Brenner and Monger represent local government on the Partnership. They said Monday the results of the survey show that although there is ample public support for conserving Emerald Mountain, there isn't enough support for a tax to take it to the voters and expect success. Instead, the Partnership will begin scrutinizing a range of options that would bring the private sector in on the purchase. The Partnership still has four years remaining on an option to buy the land.
Brenner said he remains hopeful the Partnership can achieve its goals.
"I'm optimistic. I really do believe something is going to take place in the next year," he said. "We still can accomplish our goals, which is agricultural use and wildlife habitat conservation with some limited, compatible recreational use."
The Emerald Mountain Partnership mailed out 1,500 surveys in late May to registered voters in Steamboat and the adjacent area. The 254 surveys that were completed and returned indicated 82.5 percent rated preserving Emerald Mountain "very important."
The goal of preserving wildlife habitat also received a high rating. Of the respondents, 76.6 percent rated it the most important use of the property. That was 20 points more than any other goal for the property.
The survey was based on the assumption the partnership would pursue a strategic goal of conserving 100 percent of the 6,345 acres on Emerald Mountain.
When it came to paying property taxes, a little more than half of the respondents showed support for three different options.
The survey asked people if they would support a $6.81 increase in their annual taxes for a span of 10 years to purchase a public trail. Of the respondents, 52 percent indicated their support. The number of people responding affirmatively grew to 57 percent when asked if they would support an increase of $18.18 annually for 10 years to purchase the trail plus conservation easements on the rest of the parcel. Finally, 56.35 percent said they would support an increase of $12.16 annually for 20 years to purchase the trail component and the conservation easements.
A consultant hired to advise the Partnership on the results of the poll said the survey showed moderate support for the tax proposals, but it wasn't enough to go forward with confidence, Brenner and Monger said.
The survey has a margin of error of about 6 percent in either direction. Polling experts at RRC Associates in Boulder said when the figures are matched with the size of the sample, there is a possibility the tax question wouldn't gain enough support to pass.
"There's a lot of difference between supporting a tax in a survey and gong to the polls to actually vote for it," Monger said.
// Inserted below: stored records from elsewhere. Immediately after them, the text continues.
### config.mk
export PLATFORM = sky130hd
export DESIGN_NAME = io_cell_cfg_sequencer
export DESIGN_NICKNAME = d
export VERILOG_FILES = /design/src/rtl/io_cell_cfg_sequencer.sv
export SDC_FILE = /design/constraint.sdc
export NUM_CORES = 1
export LEC_CHECK = 0
export BUFFER_PORTS_ARGS = -buffer_cell sky130_fd_sc_hd__buf_2
export CORE_AREA = 2 2 256 258
export CTS_BUF_LIST = sky130_fd_sc_hd__clkbuf_4 sky130_fd_sc_hd__clkbuf_8
export DETAILED_ROUTE_END_ITERATION = 10
export DIE_AREA = 0 0 258 260
export PLACE_DENSITY_LB_ADDON = 0.25
export SKIP_LAST_GASP = 1
export SLEW_MARGIN = 20
export SYNTH_ARGS = -nofsm -noshare
export SYNTH_HDL_FRONTEND = slang
export SYNTH_SLANG_ARGS = --single-unit
### constraint.sdc
create_clock -name clk -period 4.2 [get_ports clk]
set_clock_uncertainty 0.05 [all_clocks]
set_input_delay 0.21 -clock clk [delete_from_list [all_inputs] [get_ports clk]]
set_output_delay 0.21 -clock clk [all_outputs]
set_load 0.01 [all_outputs]
### src/rtl/io_cell_cfg_sequencer.sv
// IO cell configuration sequencer: software stages per-cell shadow values over a
// register port, and a commit applies them to the active bus one cell at a time.
module io_cell_cfg_sequencer #(
    parameter int                    NUM_CELLS     = 25,
    parameter int                    CONF_WIDTH    = 5,
    parameter int                    SETTLE_CYCLES = 4,
    parameter logic [CONF_WIDTH-1:0] DEFAULT_CFG   = '0
) (
    input  logic                            clk,
    input  logic                            rst_n,
    input  logic                            reg_req,
    input  logic                            reg_we,
    input  logic [5:0]                      reg_addr,
    input  logic [31:0]                     reg_wdata,
    output logic [31:0]                     reg_rdata,
    output logic                            reg_ack,
    output logic [NUM_CELLS*CONF_WIDTH-1:0] cell_cfg_o,
    output logic                            busy_o,
    output logic                            done_o
);

    localparam int                CNT_W       = (SETTLE_CYCLES > 2) ? $clog2(SETTLE_CYCLES) : 1;
    localparam logic [CNT_W-1:0]  CNT_LOAD    = CNT_W'((SETTLE_CYCLES > 0) ? SETTLE_CYCLES - 1 : 0);
    localparam logic [4:0]        LAST_IDX    = 5'(NUM_CELLS - 1);
    localparam logic [5:0]        CELLS_A     = 6'(NUM_CELLS);
    localparam logic [5:0]        ADDR_CTRL   = 6'd32;
    localparam logic [5:0]        ADDR_STATUS = 6'd33;

    typedef enum logic [1:0] {IDLE, APPLY, SETTLE} state_t;

    state_t                  state_q, state_d;
    logic [4:0]              idx_q, idx_d;
    logic [CNT_W-1:0]        cnt_q, cnt_d;
    logic                    done_q, done_d;
    logic                    apply_en, adv, last, busy;
    logic                    access, commit, shadow_wr, err_event, err_q, pending;
    logic [31:0]             read_data, status;
    logic [CONF_WIDTH-1:0]   shadow [NUM_CELLS];
    logic [CONF_WIDTH-1:0]   active [NUM_CELLS];
    logic                    wdata_unused;

    assign wdata_unused = ^reg_wdata[31:CONF_WIDTH];

    assign busy      = (state_q != IDLE);
    assign access    = reg_req && !reg_ack;
    assign commit    = access && reg_we && (reg_addr == ADDR_CTRL) && reg_wdata[0];
    assign shadow_wr = access && reg_we && (reg_addr < CELLS_A);
    assign err_event = (commit || shadow_wr) && busy;
    assign last      = (idx_q == LAST_IDX);
    assign busy_o    = busy;
    assign done_o    = done_q;

    always_comb begin
        pending = 1'b0;
        for (int unsigned k = 0; k < NUM_CELLS; k++) begin
            if (shadow[k] != active[k]) pending = 1'b1;
        end
    end

    always_comb begin
        cell_cfg_o = '0;
        for (int unsigned k = 0; k < NUM_CELLS; k++) begin
            cell_cfg_o[k*CONF_WIDTH +: CONF_WIDTH] = active[k];
        end
    end

    assign status = {19'b0, idx_q, 5'b0, err_q, pending, busy};

    always_comb begin
        read_data = '0;
        if (reg_addr < CELLS_A) begin
            read_data = 32'(shadow[reg_addr[4:0]]);
        end else if (reg_addr == ADDR_STATUS) begin
            read_data = status;
        end
    end

    always_comb begin
        state_d  = state_q;
        idx_d    = idx_q;
        cnt_d    = cnt_q;
        apply_en = 1'b0;
        done_d   = 1'b0;
        adv      = 1'b0;
        case (state_q)
            IDLE: begin
                if (commit) begin
                    state_d = APPLY;
                    idx_d   = '0;
                end
            end
            APPLY: begin
                if (shadow[idx_q] != active[idx_q]) begin
                    apply_en = 1'b1;
                    if (SETTLE_CYCLES != 0) begin
                        cnt_d   = CNT_LOAD;
                        state_d = SETTLE;
                    end else begin
                        adv = 1'b1;
                    end
                end else begin
                    adv = 1'b1;
                end
            end
            SETTLE: begin
                if (cnt_q == '0) adv = 1'b1;
                else             cnt_d = cnt_q - 1'b1;
            end
            default: state_d = IDLE;
        endcase
        // Shared exit path for unchanged cells, zero-settle builds and expired settle gaps.
        if (adv) begin
            if (last) begin
                state_d = IDLE;
                idx_d   = '0;
                done_d  = 1'b1;
            end else begin
                state_d = APPLY;
                idx_d   = idx_q + 5'd1;
            end
        end
    end

    always_ff @(posedge clk or negedge rst_n) begin
        if (!rst_n) begin
            state_q <= IDLE;
            idx_q   <= '0;
            cnt_q   <= '0;
            done_q  <= 1'b0;
        end else begin
            state_q <= state_d;
            idx_q   <= idx_d;
            cnt_q   <= cnt_d;
            done_q  <= done_d;
        end
    end

    always_ff @(posedge clk or negedge rst_n) begin
        if (!rst_n) begin
            for (int unsigned k = 0; k < NUM_CELLS; k++) active[k] <= DEFAULT_CFG;
        end else if (apply_en) begin
            active[idx_q] <= shadow[idx_q];
        end
    end

    always_ff @(posedge clk or negedge rst_n) begin
        if (!rst_n) begin
            reg_ack   <= 1'b0;
            reg_rdata <= '0;
            err_q     <= 1'b0;
            for (int unsigned k = 0; k < NUM_CELLS; k++) shadow[k] <= DEFAULT_CFG;
        end else begin
            reg_ack   <= access;
            reg_rdata <= (access && !reg_we) ? read_data : '0;
            if (shadow_wr && !busy) begin
                shadow[reg_addr[4:0]] <= reg_wdata[CONF_WIDTH-1:0];
            end
            // An error on the same edge as a STATUS read keeps err set.
            if (err_event) begin
                err_q <= 1'b1;
            end else if (access && !reg_we && reg_addr == ADDR_STATUS) begin
                err_q <= 1'b0;
            end
        end
    end

endmodule

==> results.yml <==
status:
  status: "completed"
route:
  drt-vias-per-instance: 5.05
  drc: 0
  route.met2.wl_um: 31300
  vias: 11500
  first_pass_iters: 5
  top_layer_used: "met5"
  route.met3.wl_um: 4990
  wl_met1_um: 28400
  avgRoutedWirePerCell_um: 29.5
  ant_nets: 0
  routed_wl_um: 66900
  drt_iter0_markers: 1140
placed_design:
  hpwlAfterDp_um: 51200
  place.gp.congestion: 0.962
  portBuffers: 152
  post_dp_cell_area_mm2: 0.0177
  place_inst: 2171
final_layout:
  synthToLayoutAreaGrowth_pct: 18.3
  layout-drive-gt1-share: 0.449
  fillers: 6576
  nNetsFinal: 1426
  stdcell_area_mm2: 0.0188
  stdcell_count: 2272
die:
  pin_count: 202
  die_area_mm2: 0.0671
  num_rows: 93
  core-area_mm2: 0.0641
  start_util: 0.248
  fp.dieH_um: 260
  fp.dieW_um: 258
yosys:
  ys_warn_count: 0
  yosysMostFrequentCell: "dfrtp_1"
  ys.flop_type: "dfrtp_1"
  yosysSeqAreaShare: 0.427
  synth-seq-cells: 272
  synthesis.area_mm2: 0.0159
  syn-instance-count: 1178
  synth_top_cell_by_area: "dfrtp_1"
  syn_avg_cell_area_um2: 13.5
  synth_edf_count: 0
  synthArstFlopShare: 1.00
  synthDistinctLibCells: 68
  netlist.area_leader.share: 0.427
  synthTopCellsByCount: "dfrtp_1 (272), mux2_2 (167), xor2_1 (72)"
  yosys-top-cells-area: "dfrtp_1 (43%), mux2_2 (12%), mux4_2 (9.2%)"
clock_tree:
  clkTransAtPathRegs_ps: 70
  tritoncts: "built"
  cts.sinks: 272
  cts_buffers: 53
  max-clock-path-buffers: 3
  post_cts_resized: 0
  cts_htree_levels: 2
  root_buffer: "clkbuf_8"
  clk-insertion-delay-late_ps: 640
sta:
  max_freq_mhz: 251
  finalSetupTns_ps: 0
  period_minus_slack_ps: 3990
  slew_violations: 0
  final-setup-viol-count: 0
  final_hold_viol_count: 0
  grt_setup_unrepaired: "no"
  worst_slew_pin_slew_ps: 1050
  relSlewSlack: 0.292
  hold_slack_ps: 61.5
  period_share: 0.949
min_path:
  hp-class: "input port to flop"
  hold_path_depth: 3
grt:
  grt_util_all_layers: 0.198
  overflow: 0
  grt_pass1_vias: 11600
  grt_max_degree: 90
  grt_first_pass_wirelength_um: 93600
  antenna_found_initial: 10
setup_path:
  arrival_ps: 4440
  worstPathRequired_ps: 4650
  worst-r2r-cell-count: 10
  critPathMaxFanout: 15
  cp-start-kind: "flop"
  endpoint_kind: "flop"
  worstSetupPathType: "flop to flop"
  r2r_setup_slack_ps: 210
power:
  leakage_nw: 9.28
  p_total_mw: 9.83
  irDropWorstVdd_v: 0.000318
  powerDensity_mw_per_mm2: 522
run:
  maxCapViolCount: 0
[timing repair]
action / in CTS / in global routing
hold buffers: 3 / 0
endpoints found under the hold margin: 87 / 0
setup buffers: 0 / 0
[final cells by class]
type                       instances  area [µm²]  area share
multi-input combinational        827        8570       0.455
sequential                       272        6810       0.362
timing repair buffer             208        1250      0.0663
tap                              855        1070      0.0568
clock buffer                      83        1010      0.0537
clock inverter                    13        73.8     0.00392
inverter                          12        45.0     0.00239
antenna                            2        5.00    0.000266
[worst max-delay path, stage by stage, from the launching register on]
cell,delay [ps]
dfrtp_1,630
buf_4,330
and3b_1,370
a22o_1,290
a221oi_1,360
nand3_1,200
xnor2_1,190
and4_4,180
a21boi_4,330
nand3_1,470
mux2_2,430
[sequential cells by signal, indices dropped and copies added (netlist names)]
| name | count |
|---|---|
| state_q | 2 |
| shadow | 125 |
| err_q | 1 |
| done_o | 1 |
| reg_rdata | 10 |
| cnt_q | 2 |
| reg_ack | 1 |
| cell_cfg_o | 125 |
| idx_q | 5 |
[cell usage in the layout (no fill, tap or decap), types with 9 or more instances in the layout]
cell      count
nor2b_1       9
nor2_1       16
clkbuf_4     21
mux2_4       69
ha_1         10
a22oi_1      30
mux2_1       19
inv_1        12
clkinv_2     10
buf_2       151
o21ai_0      10
mux2i_1      49
clkbuf_8     62
nor3_1        9
nand3_4      19
nor4_1       22
mux2_2      167
nand3_1      21
mux4_2       65
nand4_1      25
buf_4        49
conb_1       22
xor2_1       72
nand2_1      50
xnor2_1      56
dfrtp_1     270
[cell families after synthesis]
kind of cell             share of synthesized area
adder cells (fa/ha/maj)                    0.00786
other                                     0.000235
flip-flops                                   0.427
XOR/XNOR                                    0.0704
AO/OA/AOI/OAI                               0.0381
buffers and inverters                       0.0394
AND/OR/NAND/NOR                             0.0891
multiplexers                                 0.328
[where the power goes]
group	switching (mW)	internal, mW
registers	0.535	2.85
clock network	1.22	1.53
logic	2.22	1.47
[per-layer routing]
metal,vias to the layer above,GRT usage
met3,106,0.0426
met1,6107,0.265
met4,14,0.0686
met5,-,0
met2,496,0.317
li1,4760,-
[metrics by stage]
stage	utilization	setup slack, ps
final	0.294	215
after global routing	0.294	56.7
after CTS	0.294	248
after detailed placement	0.276	300
after global placement	0.276	316
after floorplan	-	987
[worst paths after layout]
check	to	from
worst max-delay path	cell_cfg_o[105]	idx_q[2]
worst min-delay path	shadow[2]	reg_wdata[2]
worst max register to register	cell_cfg_o[105]	idx_q[2]
worst min register to register	err_q	err_q
max in group asynchronous	reg_rdata[4]	rst_n
min in group asynchronous	cell_cfg_o[37]	rst_n
(Power assumes the default switching activity.)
He said the Partnership has been in contact with a variety of private parties interested in the Emerald Mountain land. The interest ranges from neighboring property owners to developers who might be interested in a low-density project on a portion of the land.
The ideal situation might involve a single buyer of a large homesite, coupled with entities interested in conserving the land, Monger said.
"We're talking about someone having a gentleman's ranch on the back side of Cow Creek," Monger said. "Along with some conservation buyers. That's potentially a good deal for the community. I'd prefer to see one 24,000-square-foot house vs. 30, 3,000-square-foot houses."